1) About that “other planet” that several of the Justices seem to occupy: I was astonished to read, in Roberts’ DOMA dissent, words to the effect that it would be “unfair to tar Congress with the brush of bigotry” when analyzing the motives for DOMA’s original passage. Earth to Roberts–it is unnecessary to speculate about the motives for DOMA. Read the frigging legislative history. No one was hiding those motives. And they weren’t pretty.
2) It is an axiom of genuinely conservative jurisprudence that judges should not strike down laws simply because they find those laws flawed or stupid. To put it another way, it is a central principle of constitutional review that the Court should not substitute its judgment for that of a legislative body absent a constitutional violation. Doing so is the definition of “activism.” Yet, just the day before yesterday, Roberts and the other “conservatives” were perfectly willing to do just that–to strike down Congressional reauthorization of Section 4 of the Voting Rights Act because they didn’t agree with Congress’ analysis of the evidence about which states to include. Yesterday, presumably with straight faces, they wanted to defer to the Congressional decision to ban recognition of same-sex marriages in DOMA. There’s a Yiddish word for this sort of blatant hypocrisy: chutzpah. (I mean, shit, they could at least have waited a week before executing a jurisprudential U-turn….)

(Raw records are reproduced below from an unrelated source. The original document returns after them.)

Context: an optimization exercise on an open-source flow, tuned for small area. The choices shown serve that exercise and are no tape-out recipe. Only simulation tests tie the RTL to the original design; equivalence was not proved.

==> flow/design.v <==
package layer_pkg;
   typedef logic signed [16-1:0] data_t;
   typedef logic [$clog2(8)-1:0] vec_addr_t;
   typedef logic [$clog2(16)-1:0] out_idx_t;
endpackage
package layer_coef_pkg;
   localparam int WEIGHT_ENTRIES = 4 * 8 * (16 / 4);
   localparam int BIAS_ENTRIES   = 4 * (16 / 4);
   localparam logic [WEIGHT_ENTRIES*16-1:0] weight_table = {
      {
         -16'sd38,  16'sd33,  16'sd109, 16'sd24,  -16'sd3,   -16'sd45,  -16'sd19,  16'sd48,
         16'sd103,  16'sd18,  16'sd82,  -16'sd28, 16'sd101,  -16'sd64,  -16'sd108, 16'sd3,
         -16'sd18,  16'sd107, 16'sd2,   -16'sd45, -16'sd85,  16'sd22,   16'sd86,   16'sd32,
         -16'sd1,   -16'sd105, 16'sd81, 16'sd42,  16'sd45,   16'sd39,   -16'sd54,  16'sd63
      },
      {
         16'sd29,   -16'sd75, -16'sd24, 16'sd89,  -16'sd12,  -16'sd72,  16'sd114,  -16'sd15,
         -16'sd11,  -16'sd4,  -16'sd36, 16'sd105, 16'sd53,   -16'sd50,  -16'sd37,  16'sd72,
         -16'sd110, -16'sd77, 16'sd9,   16'sd71,  16'sd1,    16'sd100,  16'sd15,   -16'sd72,
         16'sd90,   16'sd84,  16'sd7,   -16'sd36, 16'sd56,   -16'sd106, 16'sd20,   16'sd22
      },
      {
         -16'sd109, -16'sd24, 16'sd30,  16'sd68,  -16'sd123, -16'sd41,  16'sd119,  16'sd31,
         16'sd54,   16'sd121, 16'sd12,  16'sd60,  -16'sd48,  16'sd3,    -16'sd37,  16'sd78,
         16'sd93,   -16'sd101, 16'sd116, -16'sd83, 16'sd31,  -16'sd49,  16'sd124,  16'sd29,
         -16'sd78,  16'sd8,   16'sd67,  16'sd81,  16'sd87,   16'sd63,   -16'sd18,  -16'sd105
      },
      {
         -16'sd2,   -16'sd5,  16'sd22,  -16'sd23, 16'sd96,   -16'sd58,  16'sd36,   -16'sd70,
         16'sd126,  16'sd113, -16'sd73, 16'sd94,  -16'sd73,  16'sd92,   -16'sd104, -16'sd98,
         -16'sd64,  -16'sd77, -16'sd4,  -16'sd9,  -16'sd113, 16'sd20,   16'sd21,   -16'sd3,
         16'sd115,  16'sd106, 16'sd14,  -16'sd126, -16'sd1,  -16'sd93,  16'sd0,    16'sd126
      }
   };
   localparam logic [BIAS_ENTRIES*16-1:0] bias_table = {
      {-16'sd70, 16'sd120, 16'sd71,  -16'sd60},
      {-16'sd47, 16'sd115, -16'sd83, 16'sd67},
      {16'sd41,  16'sd38,  -16'sd81, -16'sd106},
      {16'sd103, 16'sd83,  16'sd0,   -16'sd10}
   };
endpackage
module layer_sequencer (
   input  logic                 clk,
   input  logic                 reset,
   input  logic                 s_valid,
   input  logic                 m_ready,
   output logic                 s_ready,
   output logic                 m_valid,
   output logic                 vec_wr_en,    
   output layer_pkg::vec_addr_t pos,          
   output logic                 run,          
   output logic                 en,           
   output layer_pkg::out_idx_t  out_idx,      
   output logic [5:0]           entry_next,   
   output logic                 x_bypass      
);
   layer_pkg::vec_addr_t load_cnt;    
   logic vec_pending;    
   logic done;           
   logic fire;
   logic can_start;
   logic start;
   logic last_start;     
   logic gap;            
   assign m_valid = done;
   assign fire    = done & m_ready;
   assign can_start  = (pos[1:0] == 2'd0) && (pos[2] != out_idx[0]) && !run && (!done || fire);
   assign start      = can_start && (out_idx != '0 || vec_pending || vec_wr_en);
   assign last_start = can_start && out_idx == 4'd15;
   assign en         = start | run;
   assign s_ready   = (pos == load_cnt) && (load_cnt != '0 || !vec_pending || last_start);
   assign vec_wr_en = s_ready & s_valid;
   assign gap       = (pos == load_cnt) && (load_cnt != '0) && !s_valid;
   assign x_bypass  = (pos == load_cnt) && out_idx == '0;
   layer_pkg::vec_addr_t pos_d;
   layer_pkg::out_idx_t  out_idx_d;
   logic                 finish;         
   assign finish     = run && pos[1:0] == 2'd3 && !(gap && out_idx == '0);
   assign pos_d      = reset ? '0 : pos + 1'b1;
   assign out_idx_d  = reset ? '0 : out_idx + finish;
   assign entry_next = {out_idx_d, pos_d[1:0]};
   always_ff @(posedge clk) begin
      pos     <= pos_d;
      out_idx <= out_idx_d;
   end
   always_ff @(posedge clk) begin
      if (reset) begin
         load_cnt    <= '0;
         vec_pending <= 1'b0;
         run         <= 1'b0;
         done        <= 1'b0;
      end else begin
         if (vec_wr_en)
            load_cnt <= load_cnt + 1'b1;
         if (vec_wr_en && load_cnt == 3'd7)
            vec_pending <= 1'b1;
         else if (start && out_idx == 4'd15)
            vec_pending <= 1'b0;
         if (start)
            run <= 1'b1;
         else if (run && (pos[1:0] == 2'd3 || (gap && out_idx == '0)))
            run <= 1'b0;
         if (finish)
            done <= 1'b1;
         else if (fire)
            done <= 1'b0;
      end
   end
endmodule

3) I see that Indiana’s embarrassing excuse for a Governor is urging the General Assembly to go forward with efforts to place a same-sex marriage ban in the state’s constitution, and Brian Bosma was quick to agree. I find two things in particular infuriating about their smarmy pronouncements: their assumption that other people’s fundamental rights should be subject to majority vote, and the absolute ignorance they display about the nature and purpose of constitutions. Who voted to recognize your marriage, Governor Pence? More to the point, it is totally inappropriate to insert extraneous provisions–be they property tax caps or rules affecting marriage–into a state constitution. It betrays a breathtaking ignorance about the very different legal functions of constitutions and statutes.
4) Speaking of ignorance, in the aftermath of the marriage decisions, we’ve been treated to hysterical rants from both Michelle Bachmann and Rand Paul. As Nancy Pelosi eloquently said when asked about Bachmann’s screed, “who cares?” Rand Paul–who actually expects his Presidential ambitions to be taken seriously–predicted that we’d soon see people marrying their dogs. Um–Rand, that “oldie but goodie” went out of fashion twenty years ago. Fortunately, the constituency that Bachmann, Rand and the Governor are pandering to is dwindling rapidly.

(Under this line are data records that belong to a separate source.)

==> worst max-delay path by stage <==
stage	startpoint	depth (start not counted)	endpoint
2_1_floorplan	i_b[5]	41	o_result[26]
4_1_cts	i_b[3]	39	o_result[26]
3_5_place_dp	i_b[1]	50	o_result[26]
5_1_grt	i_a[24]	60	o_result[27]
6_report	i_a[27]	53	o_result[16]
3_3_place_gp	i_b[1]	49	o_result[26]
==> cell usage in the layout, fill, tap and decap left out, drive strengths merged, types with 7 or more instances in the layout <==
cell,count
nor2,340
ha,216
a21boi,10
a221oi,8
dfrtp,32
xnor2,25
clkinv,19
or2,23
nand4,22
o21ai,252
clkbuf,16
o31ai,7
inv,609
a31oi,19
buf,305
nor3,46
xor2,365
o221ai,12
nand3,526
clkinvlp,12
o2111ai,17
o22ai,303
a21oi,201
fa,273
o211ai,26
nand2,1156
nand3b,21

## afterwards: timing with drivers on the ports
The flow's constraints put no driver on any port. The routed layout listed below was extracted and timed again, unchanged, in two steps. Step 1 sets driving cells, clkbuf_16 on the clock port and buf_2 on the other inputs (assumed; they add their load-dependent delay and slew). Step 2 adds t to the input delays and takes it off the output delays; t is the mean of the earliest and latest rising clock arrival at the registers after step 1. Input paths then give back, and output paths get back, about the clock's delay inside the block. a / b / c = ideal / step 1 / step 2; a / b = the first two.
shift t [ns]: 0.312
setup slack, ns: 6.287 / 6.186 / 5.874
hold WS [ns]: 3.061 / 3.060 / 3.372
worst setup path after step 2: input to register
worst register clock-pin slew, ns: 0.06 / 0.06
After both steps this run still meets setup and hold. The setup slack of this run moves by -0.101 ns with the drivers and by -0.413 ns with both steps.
From an optimization exercise on the open Yosys and OpenROAD flow, aimed at small area; shortcuts taken in it are not production practice.
The RTL was checked by simulation tests, not by an equivalence proof against the original design.
No activity file was given, so power comes from the tool's default toggle rates.

==> v29: inputs <==
==> flow/design.v <==
package data_memory_pkg;
    localparam int unsigned DefDataWidth = 32;
    localparam int unsigned DefDepth     = 64;
    localparam int unsigned DefAddrWidth = $clog2(DefDepth);
endpackage
module data_memory #(
    parameter int unsigned DATA_WIDTH = data_memory_pkg::DefDataWidth,
    parameter int unsigned DEPTH      = data_memory_pkg::DefDepth
) (
    input  logic                  clk,
    input  logic                  reset,
    input  logic                  Mem_read,
    input  logic                  Mem_write,
    input  logic [31:0]           addr,
    input  logic [DATA_WIDTH-1:0] write_data,
    output logic [DATA_WIDTH-1:0] Read_data
);
    localparam int unsigned AddrWidth = $clog2(DEPTH);
    localparam int unsigned LoWidth   = AddrWidth / 2;
    localparam int unsigned HiWidth   = AddrWidth - LoWidth;
    localparam int unsigned LoCount   = 1 << LoWidth;
    localparam int unsigned HiCount   = 1 << HiWidth;
    logic                  in_range;
    logic                  wr_en;
    logic                  rd_en;
    logic [LoWidth-1:0]    lo_idx;
    logic [HiWidth-1:0]    hi_idx;
    logic [LoCount-1:0]    lo_wr;
    logic [LoCount-1:0]    lo_rd;
    logic [HiCount-1:0]    hi;
    logic [1:0]            we   [DEPTH];
    logic [1:0]            we_n [DEPTH];
    logic [1:0]            rsel [DEPTH];
    logic [DATA_WIDTH-1:0] q [DEPTH];
    assign in_range = (addr < 32'(DEPTH));
    assign wr_en    = Mem_write & in_range;
    assign rd_en    = Mem_read & in_range;
    assign lo_idx   = addr[LoWidth-1:0];
    assign hi_idx   = addr[AddrWidth-1:LoWidth];
    always_comb begin
        for (int i = 0; i < int'(LoCount); i++) begin
            lo_wr[i]   = wr_en & (lo_idx == LoWidth'(i));
            lo_rd[i]   = rd_en & (lo_idx == LoWidth'(i));
        end
        for (int i = 0; i < int'(HiCount); i++) begin
            hi[i]   = (hi_idx == HiWidth'(i));
        end
    end
    for (genvar w = 0; w < int'(DEPTH); w++) begin : g_ctl
        data_memory_ctl u_ctl (
            .clk     (clk),
            .reset   (reset),
            .lo_wr   (lo_wr[w % LoCount]),
            .lo_rd   (lo_rd[w % LoCount]),
            .hi      (hi[w / LoCount]),
            .we      (we[w]),
            .we_n    (we_n[w]),
            .rsel    (rsel[w])
        );
    end
    for (genvar w = 0; w < int'(DEPTH); w++) begin : g_word
        for (genvar b = 0; b < int'(DATA_WIDTH); b++) begin : g_bit
            data_memory_bit u_bit (
                .clk  (clk),
                .we   (we[w][b / (DATA_WIDTH / 2)]),
                .we_n (we_n[w][b / (DATA_WIDTH / 2)]),
                .wd   (write_data[b]),
                .q    (q[w][b])
            );
        end
    end
    for (genvar b = 0; b < int'(DATA_WIDTH); b++) begin : g_rd
        logic [DEPTH-1:0] col;
        logic [DEPTH-1:0] sel;
        for (genvar w = 0; w < int'(DEPTH); w++) begin : g_col
            assign col[w] = q[w][b];
            assign sel[w] = rsel[w][b / (DATA_WIDTH / 2)];
        end
        data_memory_rdbit #(.DEPTH(DEPTH)) u_rd (
            .sel (sel),
            .d   (col),
            .y   (Read_data[b])
        );
    end
endmodule
module data_memory_ctl (
    input  logic       clk,
    input  logic       reset,
    input  logic       lo_wr,
    input  logic       lo_rd,
    input  logic       hi,
    output logic [1:0] we,
    output logic [1:0] we_n,
    output logic [1:0] rsel
);
    logic valid;
    always_ff @(posedge clk or negedge reset) begin
        if (!reset) begin
            valid <= 1'b0;
        end else begin
            valid <= valid | we[0];
        end
    end
    for (genvar h = 0; h < 2; h++) begin : g_half
        data_memory_sel u_sel (
            .lo_wr   (lo_wr),
            .lo_rd   (lo_rd),
            .hi      (hi),
            .valid   (valid),
            .we      (we[h]),
            .we_n    (we_n[h]),
            .rsel    (rsel[h])
        );
    end
endmodule
module data_memory_sel (
    input  logic lo_wr,
    input  logic lo_rd,
    input  logic hi,
    input  logic valid,
    output logic we,
    output logic we_n,
    output logic rsel
);
    assign we   = lo_wr & hi;
    assign we_n = ~(lo_wr & hi);
    assign rsel = lo_rd & hi & valid;
endmodule
module data_memory_bit (
    input  logic clk,
    input  logic we,
    input  logic we_n,
    input  logic wd,
    output logic q
);
    always_ff @(posedge clk) begin
        q <= (we & wd) | (we_n & q);
    end
endmodule
module data_memory_rdbit #(
    parameter int unsigned DEPTH = 64
) (
    input  logic [DEPTH-1:0] sel,
    input  logic [DEPTH-1:0] d,
    output logic             y
);
    localparam int unsigned Full   = DEPTH / 3;
    localparam int unsigned Rest   = DEPTH % 3;
    localparam int unsigned Groups = Full + (Rest != 0 ? 1 : 0);
    logic [Groups-1:0] grp_n;
    for (genvar g = 0; g < int'(Full); g++) begin : g_grp
        data_memory_aoi3 u_aoi (
            .s   (sel[3*g +: 3]),
            .d   (d[3*g +: 3]),
            .y_n (grp_n[g])
        );
    end
    if (Rest != 0) begin : g_rest
        assign grp_n[Groups-1] = ~|(sel[DEPTH-1 -: Rest] & d[DEPTH-1 -: Rest]);
    end
    assign y = ~&grp_n;
endmodule
module data_memory_aoi3 (
    input  logic [2:0] s,
    input  logic [2:0] d,
    output logic       y_n
);
    assign y_n = ~|(s & d);
endmodule
==> flow/run.sh <==
#!/bin/bash
# synth_recipe.tcl (not shown) runs the flow's synth.tcl, then flattens the netlist and writes it again
# the make line also repeats each setting of config.mk as NAME=value (left out here)
make -C /OpenROAD-flow-scripts/flow DESIGN_CONFIG=/design/flow/config.mk WORK_HOME=/design/flow/orfs CLKGATE_MAP_FILE= SYNTH_SCRIPT=/design/flow/synth_recipe.tcl finish
==> flow/config.mk <==
export PLATFORM = sky130hd
export DESIGN_NAME = data_memory
export DESIGN_NICKNAME = data_memory
export VERILOG_FILES = /design/flow/design.v
export SDC_FILE = /design/flow/constraint.sdc
export NUM_CORES = 4
export LEC_CHECK = 0
export CAP_MARGIN = 20
export CORE_MARGIN = 2
export CORE_UTILIZATION = 70
export CTS_BUF_LIST = sky130_fd_sc_hd__clkbuf_8
export CTS_CLUSTER_DIAMETER = 60
export CTS_CLUSTER_SIZE = 16
export SLEW_MARGIN = 20
export SYNTH_HIERARCHICAL = 1
export SYNTH_MINIMUM_KEEP_SIZE = 0
==> flow/constraint.sdc <==
create_clock -name core_clock -period 10.0 [get_ports {clk}]
set_input_delay 2.0000 -clock core_clock [delete_from_list [all_inputs] [get_ports {clk}]]
set_output_delay 2.0000 -clock core_clock [all_outputs]
set_load 0.01 [all_outputs]
==> v19: changes against v29 <==
==> flow/design.v, changed modules only <==
module data_memory #(
    parameter int unsigned DATA_WIDTH = data_memory_pkg::DefDataWidth,
    parameter int unsigned DEPTH      = data_memory_pkg::DefDepth
) (
    input  logic                  clk,
    input  logic                  reset,
    input  logic                  Mem_read,
    input  logic                  Mem_write,
    input  logic [31:0]           addr,
    input  logic [DATA_WIDTH-1:0] write_data,
    output logic [DATA_WIDTH-1:0] Read_data
);
    localparam int unsigned AddrWidth = $clog2(DEPTH);
    logic [DATA_WIDTH-1:0] mem [DEPTH];
    logic                  in_range;
    logic [AddrWidth-1:0]  idx;
    assign in_range = (addr < 32'(DEPTH));
    assign idx      = addr[AddrWidth-1:0];
    always_ff @(posedge clk or negedge reset) begin
        if (!reset) begin
            for (int i = 0; i < int'(DEPTH); i++) begin
                mem[i] <= '0;
            end
        end else if (Mem_write && in_range) begin
            mem[idx] <= write_data;
        end
    end
    always_comb begin
        Read_data = '0;
        if (reset && Mem_read && in_range) begin
            Read_data = mem[idx];
        end
    end
endmodule
// module data_memory_ctl removed
// module data_memory_sel removed
// module data_memory_bit removed
// module data_memory_rdbit removed
// module data_memory_aoi3 removed
==> flow/config.mk (replaced) <==
export PLATFORM = sky130hd
export DESIGN_NAME = data_memory
export DESIGN_NICKNAME = data_memory
export VERILOG_FILES = /design/flow/design.v
export SDC_FILE = /design/flow/constraint.sdc
export NUM_CORES = 4
export LEC_CHECK = 0
export CAP_MARGIN = 20
export CORE_MARGIN = 2
export CORE_UTILIZATION = 25
export SLEW_MARGIN = 20
==> v24: changes against v29 <==
==> flow/design.v, changed modules only <==
module data_memory #(
    parameter int unsigned DATA_WIDTH = data_memory_pkg::DefDataWidth,
    parameter int unsigned DEPTH      = data_memory_pkg::DefDepth
) (
    input  logic                  clk,
    input  logic                  reset,
    input  logic                  Mem_read,
    input  logic                  Mem_write,
    input  logic [31:0]           addr,
    input  logic [DATA_WIDTH-1:0] write_data,
    output logic [DATA_WIDTH-1:0] Read_data
);
    localparam int unsigned AddrWidth = $clog2(DEPTH);
    logic                  in_range;
    logic [AddrWidth-1:0]  idx;
    logic [DEPTH-1:0]      dec;
    logic [DEPTH-1:0]      we;
    logic [DEPTH-1:0]      we_n;
    logic [DEPTH-1:0]      valid;
    logic [DEPTH-1:0]      rsel;
    logic [DATA_WIDTH-1:0] q [DEPTH];
    assign in_range = (addr < 32'(DEPTH));
    assign idx      = addr[AddrWidth-1:0];
    always_comb begin
        for (int i = 0; i < int'(DEPTH); i++) begin
            dec[i] = (idx == AddrWidth'(i));
        end
    end
    assign we   = {DEPTH{Mem_write & in_range}} & dec;
    assign we_n = ~we;
    always_ff @(posedge clk or negedge reset) begin
        if (!reset) begin
            valid <= '0;
        end else begin
            valid <= valid | we;
        end
    end
    assign rsel = {DEPTH{Mem_read & in_range}} & dec & valid;
    for (genvar w = 0; w < int'(DEPTH); w++) begin : g_word
        for (genvar b = 0; b < int'(DATA_WIDTH); b++) begin : g_bit
            data_memory_bit u_bit (
                .clk  (clk),
                .we   (we[w]),
                .we_n (we_n[w]),
                .wd   (write_data[b]),
                .q    (q[w][b])
            );
        end
    end
    for (genvar b = 0; b < int'(DATA_WIDTH); b++) begin : g_rd
        logic [DEPTH-1:0] col;
        for (genvar w = 0; w < int'(DEPTH); w++) begin : g_col
            assign col[w] = q[w][b];
        end
        data_memory_rdbit #(.DEPTH(DEPTH)) u_rd (
            .sel (rsel),
            .d   (col),
            .y   (Read_data[b])
        );
    end
endmodule
// module data_memory_ctl removed
// module data_memory_sel removed
--- a/flow/config.mk
+++ b/flow/config.mk
@@ -9,6 +9,3 @@
 export CORE_MARGIN = 2
-export CORE_UTILIZATION = 70
-export CTS_BUF_LIST = sky130_fd_sc_hd__clkbuf_8
-export CTS_CLUSTER_DIAMETER = 60
-export CTS_CLUSTER_SIZE = 16
+export CORE_UTILIZATION = 25
 export SLEW_MARGIN = 20
==> impl_metrics.json <==
{
  "outcome": "timing/DRC/antenna clean",
  "cp_num_buf_inv": 6,
  "area_share_clock_buf_inv": 0.08145,
  "fmax_ghz": 0.1134,
  "multi_input_area_share": 0.3401,
  "pwr-share-seq": 0.503,
  "switching_share": 0.2234,
  "dr.pass1.iters": 10,
  "synth-async-reset-ratio": 0.03030
}
-- figures above: v24

==> impl_metrics.json <==
{
  "switching_share": 0.2240,
  "synth-async-reset-ratio": 0.03030,
  "fmax_ghz": 0.1097,
  "pwr-share-seq": 0.652,
  "cp_num_buf_inv": 4,
  "drtIter0Drc": 13704,
  "post_cts_buffers": 0,
  "dr.pass1.iters": 10,
  "outcome": "timing/DRC/antenna clean"
}
-- figures above: v29

==> impl_metrics.json <==
{
  "synth-async-reset-ratio": 1.000,
  "area_share_clock_buf_inv": 0.06861,
  "globalplace.congestion": 0.9356,
  "worstRegToRegCells": 1,
  "dr.pass1.iters": 6,
  "top_regs": "mem (2048)",
  "outcome": "timing/DRC/antenna clean"
}
-- figures above: v19

## static timing again, ports no longer ideal
No port has a modelled driver above. Below, the same layouts with a new extraction and two added sets of constraints. Step 1: set_driving_cell puts a clkbuf_16 on clk and a buf_2 on each other input, an assumption about the parent block. Step 2 also shifts input and output timing later by t, the mid clock arrival at the registers, as if the neighbouring blocks saw the same clock. Slacks: ideal ports / drivers / drivers and shift; pairs: ideal ports / drivers.
run | shift t [ns] | setup slack, ns | hold slack, ns | clock arrival spread, ns | worst register clock-pin slew, ns
v29 | 0.980 | 0.881 / 0.847 / 0.847 | 0.478 / 0.478 / 0.478 | 0.049 / 0.049 | 0.11 / 0.11
v19 | 0.977 | 0.897 / 0.813 / 0.813 | 0.485 / 0.485 / 0.485 | 0.072 / 0.072 | 0.07 / 0.07
v24 | 0.962 | 1.184 / 0.977 / 0.977 | 0.464 / 0.464 / 0.464 | 0.098 / 0.097 | 0.07 / 0.07
After both steps every run listed still meets setup and hold. For v24, which loses most, drivers alone change the setup slack by -0.207 ns; drivers and shift together by -0.207 ns.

5) Today’s decisions were what I had expected. Marriage equality still has a way to go, and in Indiana, we still have to fight the dark side. That said, even the most conservative court in my lifetime was compelled by precedent and a huge shift in popular opinion to do the right thing. In the aftermath of today’s rulings, some 40% of the US population will live in marriage equality states. Businesses in non-equality states will have increasing difficulties recruiting talented workers, and in luring new employers. (If you were a business choosing a new location, why in the world would you pick Alabama or Mississippi? Or Indiana? You’d go where education was good, talent was available, and you could be competitive for the best workforce.)
6) What happens now? What does the legal landscape look like in the wake of these decisions? My friend Steve Sanders has a great post at Scotusblog.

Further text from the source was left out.